Specific killing by cytotoxic CD4⁺ and CD8⁺ T-cells in vivo (a) Mice were vaccinated three times at 2-week intervals with HCV p7 protein or pepmix (strain J4) as indicated above the graphs. Splenocytes from individual mice were isolated two weeks after the final vaccination and re-stimulated with each of the individual peptides spanning the p7 (J4) sequence to map the repertoire of epitope-specific responses. The peptide# identifiers are indicated below the x-axis. Bars indicate the total frequency of epitope-specific CD44⁺ CD4⁺ T-cells (upper panels) and CD44⁺ CD8⁺ T-cells (lower panels) able to produce IFN-γ, TNF-α or IL-2 in any combination. Data are shown as means and SEM (n = 4 to 6 mice in each vaccine group). (b) Pept#4 (J4)-specific CD8⁺ T-cells were further assessed for their ability to co-express CD107 with IFN-γ and/or TNF-α. (c) CFSE-labelled target cells from naïve mice were pulsed with single p7 peptides #1, #3 or #4 or left untouched and subsequently injected i.v. into controls and p7 pepmix (J4) vaccinated C57BL/6 or BALB/c mice 12 days after the final immunization, as indicated on the timeline.

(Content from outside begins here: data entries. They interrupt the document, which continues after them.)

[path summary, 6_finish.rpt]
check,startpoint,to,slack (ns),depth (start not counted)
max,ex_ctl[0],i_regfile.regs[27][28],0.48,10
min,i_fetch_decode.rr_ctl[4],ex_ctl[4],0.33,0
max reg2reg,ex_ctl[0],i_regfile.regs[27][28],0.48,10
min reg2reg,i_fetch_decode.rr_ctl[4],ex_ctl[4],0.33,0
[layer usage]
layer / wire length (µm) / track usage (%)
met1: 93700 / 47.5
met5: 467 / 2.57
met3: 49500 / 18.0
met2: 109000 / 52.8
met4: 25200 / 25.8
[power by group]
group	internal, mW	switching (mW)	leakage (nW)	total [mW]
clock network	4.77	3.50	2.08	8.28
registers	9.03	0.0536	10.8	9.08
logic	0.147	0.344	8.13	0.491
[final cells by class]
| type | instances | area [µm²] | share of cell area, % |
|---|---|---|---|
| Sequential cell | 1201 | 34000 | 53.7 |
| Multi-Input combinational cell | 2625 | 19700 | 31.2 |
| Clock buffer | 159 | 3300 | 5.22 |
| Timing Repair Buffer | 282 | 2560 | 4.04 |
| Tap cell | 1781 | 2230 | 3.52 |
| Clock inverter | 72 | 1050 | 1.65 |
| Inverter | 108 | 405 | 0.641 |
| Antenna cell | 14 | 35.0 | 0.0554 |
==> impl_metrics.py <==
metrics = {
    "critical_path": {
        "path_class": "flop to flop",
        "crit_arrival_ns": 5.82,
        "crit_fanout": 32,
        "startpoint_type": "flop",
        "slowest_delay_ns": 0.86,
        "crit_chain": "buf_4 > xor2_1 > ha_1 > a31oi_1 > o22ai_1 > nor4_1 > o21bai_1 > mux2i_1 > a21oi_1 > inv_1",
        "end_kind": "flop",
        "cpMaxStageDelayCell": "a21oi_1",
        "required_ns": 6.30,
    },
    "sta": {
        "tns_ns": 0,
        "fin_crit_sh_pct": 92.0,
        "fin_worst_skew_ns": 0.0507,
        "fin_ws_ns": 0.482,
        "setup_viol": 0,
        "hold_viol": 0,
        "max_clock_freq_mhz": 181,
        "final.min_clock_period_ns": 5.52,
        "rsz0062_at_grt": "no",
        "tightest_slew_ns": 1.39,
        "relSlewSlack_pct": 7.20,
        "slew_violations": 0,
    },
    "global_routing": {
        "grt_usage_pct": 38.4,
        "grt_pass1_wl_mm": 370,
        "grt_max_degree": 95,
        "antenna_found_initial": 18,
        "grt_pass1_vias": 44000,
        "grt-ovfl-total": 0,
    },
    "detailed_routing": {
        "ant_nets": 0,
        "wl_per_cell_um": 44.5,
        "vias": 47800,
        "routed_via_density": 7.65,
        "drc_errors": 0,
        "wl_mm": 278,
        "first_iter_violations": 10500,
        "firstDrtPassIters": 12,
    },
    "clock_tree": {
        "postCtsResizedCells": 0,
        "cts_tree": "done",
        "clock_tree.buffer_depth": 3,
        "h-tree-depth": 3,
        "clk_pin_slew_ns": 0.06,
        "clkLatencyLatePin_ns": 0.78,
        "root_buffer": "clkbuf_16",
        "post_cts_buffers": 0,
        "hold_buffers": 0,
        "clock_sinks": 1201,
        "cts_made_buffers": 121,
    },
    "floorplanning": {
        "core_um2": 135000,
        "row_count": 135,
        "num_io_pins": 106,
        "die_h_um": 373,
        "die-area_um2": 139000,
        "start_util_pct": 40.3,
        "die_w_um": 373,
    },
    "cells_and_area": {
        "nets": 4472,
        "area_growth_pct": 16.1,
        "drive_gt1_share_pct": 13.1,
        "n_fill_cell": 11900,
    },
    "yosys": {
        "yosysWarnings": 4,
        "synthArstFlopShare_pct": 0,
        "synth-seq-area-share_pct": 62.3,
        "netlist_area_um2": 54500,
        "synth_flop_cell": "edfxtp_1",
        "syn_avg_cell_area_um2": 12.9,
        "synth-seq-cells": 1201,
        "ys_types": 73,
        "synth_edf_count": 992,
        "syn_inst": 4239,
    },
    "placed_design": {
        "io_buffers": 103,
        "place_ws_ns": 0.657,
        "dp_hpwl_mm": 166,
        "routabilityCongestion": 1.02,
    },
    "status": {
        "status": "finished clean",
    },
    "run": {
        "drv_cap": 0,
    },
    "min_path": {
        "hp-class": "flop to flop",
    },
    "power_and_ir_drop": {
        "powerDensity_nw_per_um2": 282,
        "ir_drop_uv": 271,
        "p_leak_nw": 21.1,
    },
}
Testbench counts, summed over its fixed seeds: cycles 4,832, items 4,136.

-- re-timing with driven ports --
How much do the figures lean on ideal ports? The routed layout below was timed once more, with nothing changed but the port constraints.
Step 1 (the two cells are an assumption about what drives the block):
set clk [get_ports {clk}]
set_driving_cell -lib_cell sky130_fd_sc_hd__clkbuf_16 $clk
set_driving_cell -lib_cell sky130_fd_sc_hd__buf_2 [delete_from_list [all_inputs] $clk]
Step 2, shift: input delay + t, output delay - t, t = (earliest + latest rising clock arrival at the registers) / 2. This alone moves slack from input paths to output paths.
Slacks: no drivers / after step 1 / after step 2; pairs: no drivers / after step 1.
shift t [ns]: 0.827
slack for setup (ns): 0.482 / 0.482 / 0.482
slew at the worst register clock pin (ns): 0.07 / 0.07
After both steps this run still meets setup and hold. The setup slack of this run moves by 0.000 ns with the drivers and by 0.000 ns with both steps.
This design comes from an exercise in tuning for a short achievable clock period and few clock cycles on the open sky130 flow, not from production work. Only simulation tests tie the RTL to the original design; equivalence was not proved.

==> flow/design.v (excerpt) <==
module serial_cpu_top (
    input  wire        clk,
    input  wire        rst_n,
    input  wire        start,
    input  wire [7:0]  i_datain,
    input  wire [7:0]  d_datain,
    output wire [8:0]  i_addr,
    output wire [8:0]  d_addr,
    output wire        d_we,
    output wire [7:0]  d_dataout,
    output wire [1:0]  run_status
);
Size: roughly 2900 cells after synthesis, roughly 370 flip-flops, ~48 I/O pins, roughly 0.026 mm2 of cells after synthesis.
Settings: LEC_CHECK=0, ABC_CLOCK_PERIOD_IN_PS=2300, CAP_MARGIN=20, CORE_MARGIN=2, CORE_UTILIZATION=30, CTS_BUF_LIST=sky130_fd_sc_hd__clkbuf_16, SETUP_SLACK_MARGIN=3.7, SLEW_MARGIN=20; clock period 6.0 ns.
standard.sh (not shown) runs the stock make flow with config.mk's settings and CLKGATE_MAP_FILE= SYNTH_SCRIPT=/design/flow/synth_recipe.tcl, a recipe that flattens the netlist after the stock synthesis.
==> flow/flow/run.sh <==
#!/bin/bash
# The standard layout, with faster cells for the port buffers.
set -euo pipefail
export BUFFER_PORTS_ARGS="-buffer_cell sky130_fd_sc_hd__buf_4"
bash standard.sh > standard.log 2>&1
The first run produced a clean layout.
Testbench counts at the start, summed over its fixed seeds: cycles 102,654.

Eighteen hours after i.v. injection, the remaining population of target cells in in controls or vaccinated mice were identified based on their CFSE-fluorescence and MHC-II expression (timeline). The graph shows percent specific killing of target cells pulsed with peptides #1, #3 or #4 in individual mice vaccinated with p7 pepmix relative to control mice. Means and SEM are indicated on the graph (n = 5 mice in each vaccine group).